Content Analysis and Natural Language Processing
Lecturer: Thomas Hills
Week 1 (16 - 20 August 2021).
The aim of this workshop is to provide participants with a practical hands-on and theoretical understanding of new methods in content analysis made possible by applying digital technology to text corpora.
This approach scales from words to documents to large text corpora.

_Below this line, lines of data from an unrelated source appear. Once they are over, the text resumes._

$ cat src/rtl/frame_window_monitor_if.sv
// Frame handshake bundle between the upstream window sequencer (master) and the monitor (slave).
// FWM_STICKY_EN adds the sticky-error clear/status pair.
interface frame_window_monitor_if #(
  parameter int LEN_W = 4,
  parameter int CNT_W = 16
);
  logic             win_in;
  logic             tog_in;
  logic             frame_done;
  logic [CNT_W-1:0] frame_cnt;
  logic [LEN_W-1:0] len_last;
  logic             err_pulse;
  logic [2:0]       err_code;
`ifdef FWM_STICKY_EN
  logic             err_clr;
  logic [4:0]       err_sticky;

  modport master (
    output win_in, tog_in, err_clr,
    input  frame_done, frame_cnt, len_last, err_pulse, err_code, err_sticky
  );
  modport slave (
    input  win_in, tog_in, err_clr,
    output frame_done, frame_cnt, len_last, err_pulse, err_code, err_sticky
  );
`else
  modport master (
    output win_in, tog_in,
    input  frame_done, frame_cnt, len_last, err_pulse, err_code
  );
  modport slave (
    input  win_in, tog_in,
    output frame_done, frame_cnt, len_last, err_pulse, err_code
  );
`endif
endinterface

$ cat src/rtl/frame_window_monitor.sv
// Passive checker of window length and frame-end toggle alignment; counts good frames.
// Optional FWM_STICKY_EN adds a per-cause sticky error register with software clear.
module frame_window_monitor #(
  parameter int LEN_W   = 4,
  parameter int CNT_W   = 16,
  parameter int MIN_LEN = 7,
  parameter int MAX_LEN = 7
) (
  input  logic                   clk,
  input  logic                   rst_n,
  frame_window_monitor_if.slave  bus
);

  typedef enum logic [1:0] {IDLE, OPEN, HANG} state_e;

  localparam logic [LEN_W-1:0] LEN_SAT = '1;
  localparam logic [LEN_W:0]   MIN_L   = (LEN_W+1)'(MIN_LEN);
  localparam logic [LEN_W:0]   MAX_L   = (LEN_W+1)'(MAX_LEN);
  localparam logic [2:0] E_SHORT = 3'd1, E_LONG = 3'd2, E_NOTOG = 3'd3,
                         E_ORPH  = 3'd4, E_EARLY = 3'd5;

  state_e           state_q, state_d;
  logic [LEN_W-1:0] len_cnt_q, len_cnt_d;
  logic [LEN_W-1:0] len_last_q, len_last_d;
  logic [CNT_W-1:0] frame_cnt_q, frame_cnt_d;
  logic             frame_done_q, frame_done_d;
  logic             err_pulse_q, err_pulse_d;
  logic [2:0]       err_code_q, err_code_d;
  logic             win_dly_q, tog_dly_q, primed_q;

  logic             rise, tog;
  logic             err_set;
  logic [2:0]       err_sel;
  logic [LEN_W:0]   len_inc;
  logic [LEN_W-1:0] len_sat;

  // Edges are suppressed until the first post-reset sample has been captured.
  assign rise    = primed_q & bus.win_in & ~win_dly_q;
  assign tog     = primed_q & (bus.tog_in ^ tog_dly_q);
  assign len_inc = {1'b0, len_cnt_q} + 1'b1;
  assign len_sat = (len_cnt_q == LEN_SAT) ? LEN_SAT : len_inc[LEN_W-1:0];

  always_comb begin
    state_d      = state_q;
    len_cnt_d    = len_cnt_q;
    len_last_d   = len_last_q;
    frame_cnt_d  = frame_cnt_q;
    frame_done_d = 1'b0;
    err_set      = 1'b0;
    err_sel      = 3'd0;
    unique case (state_q)
      IDLE: begin
        if (rise) begin
          state_d   = OPEN;
          len_cnt_d = {{(LEN_W-1){1'b0}}, 1'b1};
          // A toggle on the opening sample is already inside the window.
          if (tog) begin
            err_set = 1'b1;
            err_sel = E_EARLY;
          end
        end else if (tog) begin
          err_set = 1'b1;
          err_sel = E_ORPH;
        end
      end
      OPEN: begin
        if (!bus.win_in) begin
          len_last_d = len_cnt_q;
          state_d    = IDLE;
          if (!tog) begin
            err_set = 1'b1;
            err_sel = E_NOTOG;
          end else if ({1'b0, len_cnt_q} < MIN_L) begin
            err_set = 1'b1;
            err_sel = E_SHORT;
          end else begin
            frame_done_d = 1'b1;
            frame_cnt_d  = frame_cnt_q + 1'b1;
          end
        end else begin
          len_cnt_d = len_sat;
          // Overlength outranks a coincident early toggle.
          if (len_inc > MAX_L) begin
            err_set = 1'b1;
            err_sel = E_LONG;
            state_d = HANG;
          end else if (tog) begin
            err_set = 1'b1;
            err_sel = E_EARLY;
          end
        end
      end
      HANG: begin
        if (!bus.win_in) begin
          len_last_d = len_cnt_q;
          state_d    = IDLE;
        end else begin
          len_cnt_d = len_sat;
        end
      end
      default: state_d = IDLE;
    endcase
    err_pulse_d = err_set;
    err_code_d  = err_set ? err_sel : err_code_q;
  end

  always_ff @(posedge clk or negedge rst_n) begin
    if (!rst_n) begin
      state_q      <= IDLE;
      len_cnt_q    <= '0;
      len_last_q   <= '0;
      frame_cnt_q  <= '0;
      frame_done_q <= 1'b0;
      err_pulse_q  <= 1'b0;
      err_code_q   <= 3'd0;
      win_dly_q    <= 1'b0;
      tog_dly_q    <= 1'b0;
      primed_q     <= 1'b0;
    end else begin
      state_q      <= state_d;
      len_cnt_q    <= len_cnt_d;
      len_last_q   <= len_last_d;
      frame_cnt_q  <= frame_cnt_d;
      frame_done_q <= frame_done_d;
      err_pulse_q  <= err_pulse_d;
      err_code_q   <= err_code_d;
      win_dly_q    <= bus.win_in;
      tog_dly_q    <= bus.tog_in;
      primed_q     <= 1'b1;
    end
  end

  assign bus.frame_done = frame_done_q;
  assign bus.frame_cnt  = frame_cnt_q;
  assign bus.len_last   = len_last_q;
  assign bus.err_pulse  = err_pulse_q;
  assign bus.err_code   = err_code_q;

`ifdef FWM_STICKY_EN
  logic [4:0] sticky_q, sticky_d;
  logic [4:0] sticky_set;

  // Set is OR-ed in after the clear so a same-cycle error survives.
  always_comb begin
    sticky_set = 5'd0;
    if (err_pulse_d) sticky_set = 5'b00001 << 3'(err_code_d - 3'd1);
    sticky_d = (bus.err_clr ? 5'd0 : sticky_q) | sticky_set;
  end

  always_ff @(posedge clk or negedge rst_n) begin
    if (!rst_n) sticky_q <= 5'd0;
    else        sticky_q <= sticky_d;
  end

  assign bus.err_sticky = sticky_q;
`endif

endmodule

$ cat src/flat_wrapper.sv
// flat-port wrapper written by rule: the top's interface ports become plain ports
module frame_window_monitor_flat 
#(
  parameter int LEN_W   = 4,
  parameter int CNT_W   = 16,
  parameter int MIN_LEN = 7,
  parameter int MAX_LEN = 7
)
  (clk, rst_n, bus_win_in, bus_tog_in, bus_frame_done, bus_frame_cnt, bus_len_last, bus_err_pulse, bus_err_code);
  frame_window_monitor_if #(.LEN_W(LEN_W), .CNT_W(CNT_W)) bus_i ();
  input  logic clk;
  input  logic rst_n;
  input wire logic [$bits(bus_i.win_in)-1:0] bus_win_in;
  input wire logic [$bits(bus_i.tog_in)-1:0] bus_tog_in;
  output wire logic [$bits(bus_i.frame_done)-1:0] bus_frame_done;
  output wire logic [$bits(bus_i.frame_cnt)-1:0] bus_frame_cnt;
  output wire logic [$bits(bus_i.len_last)-1:0] bus_len_last;
  output wire logic [$bits(bus_i.err_pulse)-1:0] bus_err_pulse;
  output wire logic [$bits(bus_i.err_code)-1:0] bus_err_code;
  assign bus_i.win_in = bus_win_in;
  assign bus_i.tog_in = bus_tog_in;
  assign bus_frame_done = bus_i.frame_done;
  assign bus_frame_cnt = bus_i.frame_cnt;
  assign bus_len_last = bus_i.len_last;
  assign bus_err_pulse = bus_i.err_pulse;
  assign bus_err_code = bus_i.err_code;
  frame_window_monitor #(.LEN_W(LEN_W), .CNT_W(CNT_W), .MIN_LEN(MIN_LEN), .MAX_LEN(MAX_LEN)) u_core (.clk(clk), .rst_n(rst_n), .bus(bus_i));
endmodule
$ cat config.mk
export PLATFORM = sky130hd
export DESIGN_NAME = frame_window_monitor_flat
export DESIGN_NICKNAME = d
export VERILOG_FILES = /design/src/rtl/frame_window_monitor_if.sv /design/src/rtl/frame_window_monitor.sv /design/src/flat_wrapper.sv
export SDC_FILE = /design/constraint.sdc
export NUM_CORES = 1
export LEC_CHECK = 0
export ABC_CLOCK_PERIOD_IN_PS = 2530
export BUFFER_PORTS_ARGS = -buffer_cell sky130_fd_sc_hd__buf_2
export CORE_MARGIN = 1.5
export CORE_UTILIZATION = 55
export CTS_CLUSTER_DIAMETER = 50
export DETAILED_ROUTE_END_ITERATION = 8
export MAX_ROUTING_LAYER = met4
export PLACE_DENSITY = 0.78
export SLEW_MARGIN = 20
export SYNTH_ARGS = -nofsm -noshare
export SYNTH_HDL_FRONTEND = slang
export SYNTH_SLANG_ARGS = --single-unit
$ cat constraint.sdc
create_clock -name clk -period 2.53 [get_ports clk]
set_clock_uncertainty 0.15 [all_clocks]
set_input_delay 0.253 -clock clk [delete_from_list [all_inputs] [get_ports clk]]
set_output_delay 0.253 -clock clk [all_outputs]
set_load 0.1 [all_outputs]
Yosys cells after proc, flatten, opt, wreduce, memory -nomap -nowiden
Cells that the tools add are included.
- output and inout port bits: 25
- logic and storage cells: 62
- register bits after elaboration: 34
- bits of input ports: 4
- bitwise logic cells: 7
- mux-type cells: 27
- reduce and logical (&&, ||, !) cells: 7
- equal/unequal tests: 7
- $lt $le $gt $ge: 2
- $add $sub $neg: 2
- operator list (operator ; number):
    3-bit 2-to-1 mux ; 6
    16-bit by 1-bit adder with 16-bit output (second input constant) ; 1
    4-bit 2-to-1 mux ; 3
    1-bit 2-to-1 mux ; 10
    2-bit 2-to-1 mux ; 4
    4-bit case mux with 2 select lines ; 1
    2-bit case mux with 3 select lines ; 1
    3-bit case mux with 2 select lines ; 1
    3-bit AND reduction ; 2
    4-bit by 1-bit adder with 5-bit output (second input constant) ; 1
    5-bit by 3-bit greater-than comparator with 1-bit output (second input constant) ; 1
    4-bit equality test (second input constant) ; 1
    4-bit by 3-bit < comparator with 1-bit output (second input constant) ; 1
    2-bit by 1-bit != test with 1-bit output (second input constant) ; 2
    4-bit AND reduction ; 1
    1-bit bitwise AND ; 3
    3-bit by 2-bit != test with 1-bit output (second input constant) ; 1
    1-bit NOT ; 3
    2-bit by 1-bit equality test with 1-bit output (second input constant) ; 1
    2-bit equality test (second input constant) ; 1
    2-bit zero test ; 1
    2-bit != test (second input constant) ; 1
    1-bit case mux with 2 select lines ; 1
    2-bit AND reduction ; 1
    other kinds (3) ; 3

Logic depth before layout (Yosys ltp)
Gate-level depths: netlist of the first run.
- depth after elaboration: 6
- gate-level depth with buffers: 8
- gate-level depth less buffers: 6

Worst setup path before layout of the first run
Ideal clock, no wire load.
- path kind: register to register
- from: register u_core.frame_cnt_q[6], in the netlist u_core.bus.frame_cnt[6]
- to: register u_core.frame_cnt_q[15], in the netlist u_core.bus.frame_cnt[15]
- data required time: 2.219 ns
- data arrival time: 2.238 ns
- path slack: -0.019 ns
- cell stages (with the launch flop): 5
- clock period less this slack: 2.549 ns
- library setup time: 0.161 ns
- cells stage by stage: dfrtp_1 -> nand4_1 -> or3_1 -> nor4_1 -> xor2_1
- cells in the longest elaborated chain, start to end: 1
- RTL lines (what ; RTL line ; RTL):
    start, declared ; frame_window_monitor.sv:25 ; logic [CNT_W-1:0] frame_cnt_q, frame_cnt_d;
    start signal, assigned ; frame_window_monitor.sv:123 ; frame_cnt_q <= frame_cnt_d;
    16-bit by 1-bit adder with 16-bit output ; frame_window_monitor.sv:78 ; frame_cnt_d = frame_cnt_q + 1'b1;
Every way passes these cells.
A chain may end at the register's enable or synchronous reset.

Worst setup path after layout of the first run
- from: register u_core.len_cnt_q[0]
- to: register u_core.state_q[0]
- cells in the longest elaborated chain, start to end: 4
- RTL lines (what ; RTL line ; RTL):
    start, declared ; frame_window_monitor.sv:23 ; logic [LEN_W-1:0] len_cnt_q, len_cnt_d;
    start signal, assigned ; frame_window_monitor.sv:121 ; len_cnt_q <= len_cnt_d;
    4-bit by 1-bit adder with 5-bit output ; frame_window_monitor.sv:40 ; assign len_inc = {1'b0, len_cnt_q} + 1'b1;
    5-bit by 3-bit greater-than comparator with 1-bit output ; frame_window_monitor.sv:83 ; if (len_inc > MAX_L) begin
    3-bit by 2-bit != test with 1-bit output (no line) ; - ;
    3-bit AND reduction (no line) ; - ;
    end signal, assigned ; frame_window_monitor.sv:120 ; state_q <= state_d;
    end, declared ; frame_window_monitor.sv:22 ; state_e state_q, state_d;
Every way passes these cells.

==> results of run 1 <==
what timing repair did:
action / in CTS / in global routing
hold endpoints to repair: 35 / 0
hold buffers: 2 / 0
setup endpoints to repair: 0 / 0
stage by stage:
step / total power, mW / worst slack, ps / instance area (µm²)
global route: 2.349 / 69.86 / 1982
CTS: 2.216 / 180.6 / 1982
floorplan: 1.683 / 0.8473 / 1740
detailed placement: 1.900 / 198.4 / 1902
global placement: 1.863 / 273.0 / 1902
finish: 2.214 / 173.3 / 1982
placed cells by master, fill, tap and decap left out, types with 3 or more instances in the layout:
cell type   n
dfrtp_1    33
buf_2      28
nand2_1    19
xor2_1     15
inv_1       8
nor2_1      8
nor3_1      8
nand3_1     7
o21ai_0     7
a21oi_1     7
ha_1        6
clkbuf_4    5
nand4_1     4
xnor2_1     3
mux2_2      3
power by group:
part / internal (mW) / total (mW) / switching, mW
Sequential: 0.653 / 0.745 / 0.0914
Combinational: 0.274 / 1.15 / 0.880
Clock: 0.134 / 0.316 / 0.181
Total: 1.06 / 2.21 / 1.15
synthesized netlist by cell type (all sizes together), types with 2 or more instances:
cell | number | area (µm²)
a21o | 2 | 15.01
a21oi | 8 | 43.79
a31oi | 2 | 12.51
a32oi | 2 | 17.52
a41oi | 2 | 25.03
and3 | 2 | 12.51
buf | 5 | 30.02
clkbuf | 3 | 11.26
dfrtp | 34 | 850.8
ha | 6 | 75.07
inv | 8 | 30.03
mux2 | 3 | 33.78
nand2 | 19 | 71.32
nand2b | 2 | 12.51
nand3 | 7 | 35.03
nand4 | 4 | 25.02
nor2 | 8 | 30.03
nor3 | 8 | 40.04
nor4 | 2 | 27.53
o21ai | 7 | 35.03
o22ai | 2 | 12.51
or2 | 2 | 12.51
or3 | 2 | 12.51
or4 | 2 | 18.77
xnor2 | 3 | 26.28
xor2 | 15 | 131.4
cell type report:
type / instances / area share
inverter: 8 / 0.01515
clock inverter: 1 / 0.002525
tap: 44 / 0.02778
clock buffer: 7 / 0.02778
timing repair buffer: 31 / 0.08460
sequential: 34 / 0.4299
multi-input combinational: 122 / 0.4122
sequential cells by signal, indices dropped and copies added, names as in the netlist:
name,cells
u_core.bus.err_pulse,1
u_core.win_dly_q,1
u_core.bus.frame_cnt,16
u_core.bus.frame_done,1
u_core.bus.len_last,4
u_core.primed_q,1
u_core.bus.err_code,3
u_core.state_q,2
u_core.tog_dly_q,1
u_core.len_cnt_q,4
metal layers:
layer	vias to the layer above	share of wire
li1	668	-
met1	663	0.45
met2	39	0.47
met3	12	0.040
met4	0	0.035
met5	-	0
cells by family (layout without fill, tap and decap cells):
kind of cell,after synthesis,count (layout),share of synthesized area
muxes,4,4,0.02518
adders and majority gates,6,6,0.04316
other,1,1,0.002156
buffers and inverters,16,47,0.04100
and+or+nand+nor,62,62,0.1878
AOI/OAI and AO/OA,31,31,0.1209
DFF,34,34,0.4892
xor gates and xnor gates,18,18,0.09065
worst min-delay path by stage:
stage	start	endpoint	slack [ps]	cells past startpoint
6_report	bus_win_in	u_core.win_dly_q	30	1
3_3_place_gp	rst_n	u_core.bus.len_last[1]	190	1
2_1_floorplan	rst_n	u_core.bus.err_code[0]	-190	0
5_1_grt	bus_win_in	u_core.win_dly_q	20	1
4_1_cts	bus_win_in	u_core.win_dly_q	30	1
3_5_place_dp	rst_n	u_core.bus.len_last[1]	210	1
worst reg2reg max path: cells and delay by family, from the launching register on:
kind                       cells  cell delay (ps)
muxes                          1              350
DFF                            1              440
AOI/OAI and AO/OA              1              250
and+or+nand+nor                1              660
adders and majority gates      1              310
buffers and inverters          1               90
==> results.yml, run 1 <==
grt:
  grt_max_degree: 35
  top_usage_layer: "met2"
  use_met3: 0.05677
  track_usage: 0.2339
  antenna_found_initial: 0
  global_route.usage.met1: 0.2793
  grt_pass1_wl_mm: 5.809
  grt_pass1_vias: 1318
  grt.overflow.total: 0
  use_met2: 0.3485
route:
  vias: 1382
  wl_mm: 3.419
  antenna_left: 0
  avgRoutedWirePerCell_um: 13.84
  drtPass1Iterations: 4
  viasPerCell: 5.595
  route.detailed.drc: 0
  drt-initial-drc-count: 34
critical_path:
  critPathBufInv: 1
  crit_slowest_cell: "or4_1"
  r2r_cells: 5
  crit_start: "u_core.len_cnt_q[0]"
  reg2reg_from: "u_core.len_cnt_q[0]"
  cp.required_ps: 2620
  cp_max_fo: 7
  path_class: "reg2reg"
  crit_end: "u_core.state_q[0]"
  arrival_ps: 2450
  worst-r2r-setup-slack_ps: 170
  cp_slowest_stage_delay_ps: 660
  r2r_end: "u_core.state_q[0]"
  crit_path_start_kind: "register"
  path_delay_family: "simple AND/OR/NAND/NOR gates"
  path_cells: "inv_1 -> ha_1 -> or4_1 -> a41oi_2 -> mux2_2"
  end_kind: "register"
  path_depth: 5
die:
  core_um2: 3028
  die_h_um: 59.23
  fp.dieW_um: 59.23
  fp.dieArea_um2: 3508
  start_util: 0.5744
  row_count: 20
  io_pins: 29
final_layout:
  seq_area_um2: 852.1
  nFillCells: 267
  drive_gt1_frac: 0.2266
  antenna_cells: 0
  syn2layout_area_growth_pct: 13.96
  multi_input_area_um2: 817.0
  fin_util: 0.6545
  layout.nets: 212
  fin_cells: 247
synthesis:
  synth_nets: 182
  synth-seq-cells: 34
  seq_area_frac_synth: 0.4892
  async_reset_ff_frac: 1.000
  ys.flop_type: "dfrtp_1"
  ys_warn_count: 0
  syn_inst: 172
  syn_area_per_cell_um2: 10.11
  netlist_area_um2: 1739
  synth_edf_count: 0
  synthDistinctLibCells: 44
cts:
  cts_resized: 0
  cts_setup_buffers: 0
  clock-root-buffer: "clkbuf_4"
  cts.clk_slew.worst_paths_ps: 90
  h-tree-depth: 2
  insertion_delay_ps: 350
  cts_tree: "built"
  clockBufferDepth: 2
  numClockSinks: 34
  cts_made_buffers: 5
placement:
  dp_cells: 237
  gp_congestion: 0.9374
  port_buffers: 28
  hpwl_mm: 2.400
pwr:
  power_density_nw_per_um2: 1117
  ir_worst_vdd_mv: 0.6747
  power.leakage_nw: 1.021
worst_hold_path:
  hold_path.class: "in2reg"
sta:
  hold_slack_ps: 27.92
  max_slew_margin: 0.5059
  setup_viol_count_final: 0
  min_period_over_period: 0.9315
  hold_viol_final: 0
  fin_crit_ps: 2357
  tightest_slew_ps: 741.1
  max_freq_mhz: 424.3
  fin_tns_setup_ps: 0
  slew_viol_final: 0
  rsz0062_at_grt: "no"
status:
  status: "finished clean"
job:
  drv_cap: 0
(Power assumes the default switching activity.)
==> run 2: changes to the inputs <==
--- a/config.mk
+++ b/config.mk
@@ -11,6 +11,7 @@
 export CORE_UTILIZATION = 55
 export CTS_CLUSTER_DIAMETER = 50
 export DETAILED_ROUTE_END_ITERATION = 8
+export HOLD_SLACK_MARGIN = 0.08
 export MAX_ROUTING_LAYER = met4
 export PLACE_DENSITY = 0.78
 export SLEW_MARGIN = 20
==> run 2 against run 1 <==
  * First-iteration DRC count increased by 35%
  * Routed wire length decreased by 0.23%
  * Worst setup slack gained 11 ps
  * Non-clock buffer count is 1 higher
  * Global-route usage unchanged
  * Via count increased by 0.94%
  * Register-to-register slack about the same
==> results.yml, run 2 (same netlist as run 1, synthesis figures left out) <==
cts:
  cts_made_buffers: 5
  cts_tree: "built"
  h-tree-depth: 2
  clock-root-buffer: "clkbuf_4"
  insertion_delay_ps: 350
  numClockSinks: 34
  cts_resized: 0
  cts.clk_slew.worst_paths_ps: 90
  clockBufferDepth: 2
  cts_setup_buffers: 0
grt:
  track_usage: 0.2339
  grt_pass1_vias: 1318
  grt_max_degree: 35
  antenna_found_initial: 0
  grt.overflow.total: 0
  grt_pass1_wl_mm: 5.809
final_layout:
  drive_gt1_frac: 0.2255
  antenna_cells: 0
  fin_util: 0.6579
  layout_common_cells: "33 x dfrtp_1, 28 x buf_2, 19 x nand2_1"
  nFillCells: 266
  layout.nets: 213
  largest_reg_flops: 16
  syn2layout_area_growth_pct: 14.53
  fin_cells: 248
  final_area_um2: 1992
  mostFrequentLayoutCell: "dfrtp_1"
route:
  drtPass1Iterations: 4
  route.detailed.drc: 0
  antenna_left: 0
  viasPerCell: 5.625
  vias: 1395
  wl_mm: 3.411
  avgRoutedWirePerCell_um: 13.75
  drt-initial-drc-count: 46
critical_path:
  worst-r2r-setup-slack_ps: 180
  arrival_ps: 2430
  cp_slowest_stage_delay_ps: 660
  crit_slowest_cell: "or4_1"
  path_cells: "inv_1 -> ha_1 -> or4_1 -> a41oi_2 -> mux2_2"
  cp.required_ps: 2620
  end_kind: "register"
  critPathBufInv: 1
  path_class: "reg2reg"
  cp_max_fo: 7
  crit_path_start_kind: "register"
  path_delay_family: "simple AND/OR/NAND/NOR gates"
die:
  die_h_um: 59.23
  row_count: 20
  fp.dieArea_um2: 3508
  start_util: 0.5744
  core_um2: 3028
  fp.dieW_um: 59.23
  io_pins: 29
job:
  drv_cap: 0
sta:
  tightest_slew_ps: 744.1
  min_period_over_period: 0.9270
  hold_viol_final: 0
  rsz0062_at_grt: "no"
  slew_viol_final: 0
  fin_tns_setup_ps: 0
  max_slew_margin: 0.5040
  fin_crit_ps: 2345
  max_freq_mhz: 426.4
  setup_ws_ps: 184.7
  setup_viol_count_final: 0
placement:
  gp_congestion: 0.9374
  dp_cells: 237
  dpl_worst_slack_ps: 198.4
  dpl_cell_area_um2: 1902
  hpwl_mm: 2.400
  port_buffers: 28
status:
  status: "finished clean"
pwr:
  power_density_nw_per_um2: 1110
  power.leakage_nw: 1.025
  ir_worst_vdd_mv: 0.6791
worst_hold_path:
  hold_path.class: "reg2reg"
==> run 2: final timing paths <==
path	start	to	depth (start not counted)
max	u_core.len_cnt_q[0]	u_core.state_q[0]	5
min	u_core.bus.frame_cnt[15]	u_core.bus.frame_cnt[15]	1
max reg2reg	u_core.len_cnt_q[0]	u_core.state_q[0]	5
min reg2reg	u_core.bus.frame_cnt[15]	u_core.bus.frame_cnt[15]	1
max in group asynchronous	rst_n	u_core.bus.frame_cnt[6]	2
min in group asynchronous	rst_n	u_core.bus.len_last[1]	2
==> run 2: repair_timing <==
item,CTS,global route
hold endpoints to repair,36,0
hold buffers,3,0
endpoints found under the setup margin,0,0
==> run 2: layout make-up <==
| type | count | area, µm² | share of cell area |
|---|---|---|---|
| repair buffers | 32 | 177.7 | 0.08920 |
| clock inverters | 1 | 5.005 | 0.002513 |
| flip-flops and latches | 34 | 852.1 | 0.4278 |
| inverters | 8 | 30.03 | 0.01508 |
| well taps | 44 | 55.05 | 0.02764 |
| multi-input cells | 122 | 817.0 | 0.4102 |
| clock buffers | 7 | 55.05 | 0.02764 |
==> run 2: worst reg2reg max path: cells and delay by family (launching register included) <==
family	cells	cell delay (ps)
flops	1	440
compound gates	1	250
simple gates	1	660
mux	1	350
fa+ha+maj	1	310
buf+inv	1	80
==> run 2: routing by layer <==
layer / GRT usage / up-vias / share of wire
met1: 0.2793 / 670 / 0.45
met2: 0.3485 / 43 / 0.47
met5: - / - / 0
met4: 0.1558 / 0 / 0.035
li1: - / 670 / -
met3: 0.05677 / 12 / 0.046
==> run 2: metrics by stage <==
| step | total power [mW] | hold slack [ps] |
|---|---|---|
| floorplan | 1.683 | -192.6 |
| global placement | 1.863 | 193.4 |
| detailed placement | 1.900 | 208.2 |
| CTS | 2.218 | 320.9 |
| global route | 2.350 | 350.4 |
| finish | 2.212 | 323.4 |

Some of the issues this approach addresses include the following:
- Understanding the speech of political leaders: What U.S. president is viewed most negatively? Does political speech incite violence?
- Detecting historical changes in happiness: Which nations are happiest and how has their happiness changed over time? Does national happiness correlate with GDP, longevity, democratization, etc?
- Predicting views of brands: What does it mean to be a luxury brand? What associations do people have with different products?
- Using language to predict personality or changes across an individual’s lifespan: How did the writing of Darwin, Mozart, and Van Gogh change across their lifespan?
The course will begin by providing participants with an understanding of what natural language processing offers content analysis. Automation can allow interesting content questions to be answered in very short periods of time (sometimes minutes), saving weeks or months of research time. It can also introduce new questions that lead to innovative research programmes.
Specific cases will be used to motivate more detailed analysis of their methodological approach and participants will work with real data to replicate existing findings and investigate novel hypotheses of their own. Finally, participants will receive guidance in developing and answering questions of their own, working on their own projects.
On completion of the course, participants will be able to recognize and implement many common approaches to content analysis using NLP and take the first steps towards formulating and addressing problems of their own in social data science or the digital humanities. Participants will also be provided with detailed information about how to follow up and learn more with respect to their particular area of interest.
- Dodds, P. S., & Danforth, C. M. (2010). Measuring the happiness of large-scale written expression: Songs, blogs, and presidents. Journal of Happiness Studies, 11(4), 441-456. https://link.springer.com/content/pdf/10.1007/s10902-009-9150-9.pdf
- Lansdall-Welfare, T., Sudhahar, S., Thompson, J., Lewis, J., Team, F. N., & Cristianini, N. (2017). Content analysis of 150 years of British periodicals. Proceedings of the National Academy of Sciences, 201606380. https://www.pnas.org/content/pnas/114/4/E457.full.pdf
- Müller, K., & Schwarz, C. (2019). Fanning the flames of hate: Social media and hate crime. Available at SSRN 3082972. https://papers.ssrn.com/sol3/papers.cfm?abstract_id=3082972
- Hills, T., Proto, E., & Sgroi, D. (2019). Historical analysis of national subjective wellbeing using millions of digitized books. Nature Human Behavior, 1-5. https://warwick.ac.uk/fac/sci/psych/people/thills/thills/2019_hillsproto...
Participants taking this course should be interested in learning more about the power of computational approaches to automate questions in communication, humanities, and the social sciences. Though the course will primarily use R, I will provide all the code. Participants will therefore learn a bit about R, but can also import results in Excel or to other platforms (e.g., SPSS).
Students are advised that prior knowledge with R will help them advance more quickly with their applications, but this knowledge is not necessary to learn from this course. The course will provide a general introduction to R and, more importantly, a strong conceptual foundation for understanding what natural language processing can achieve.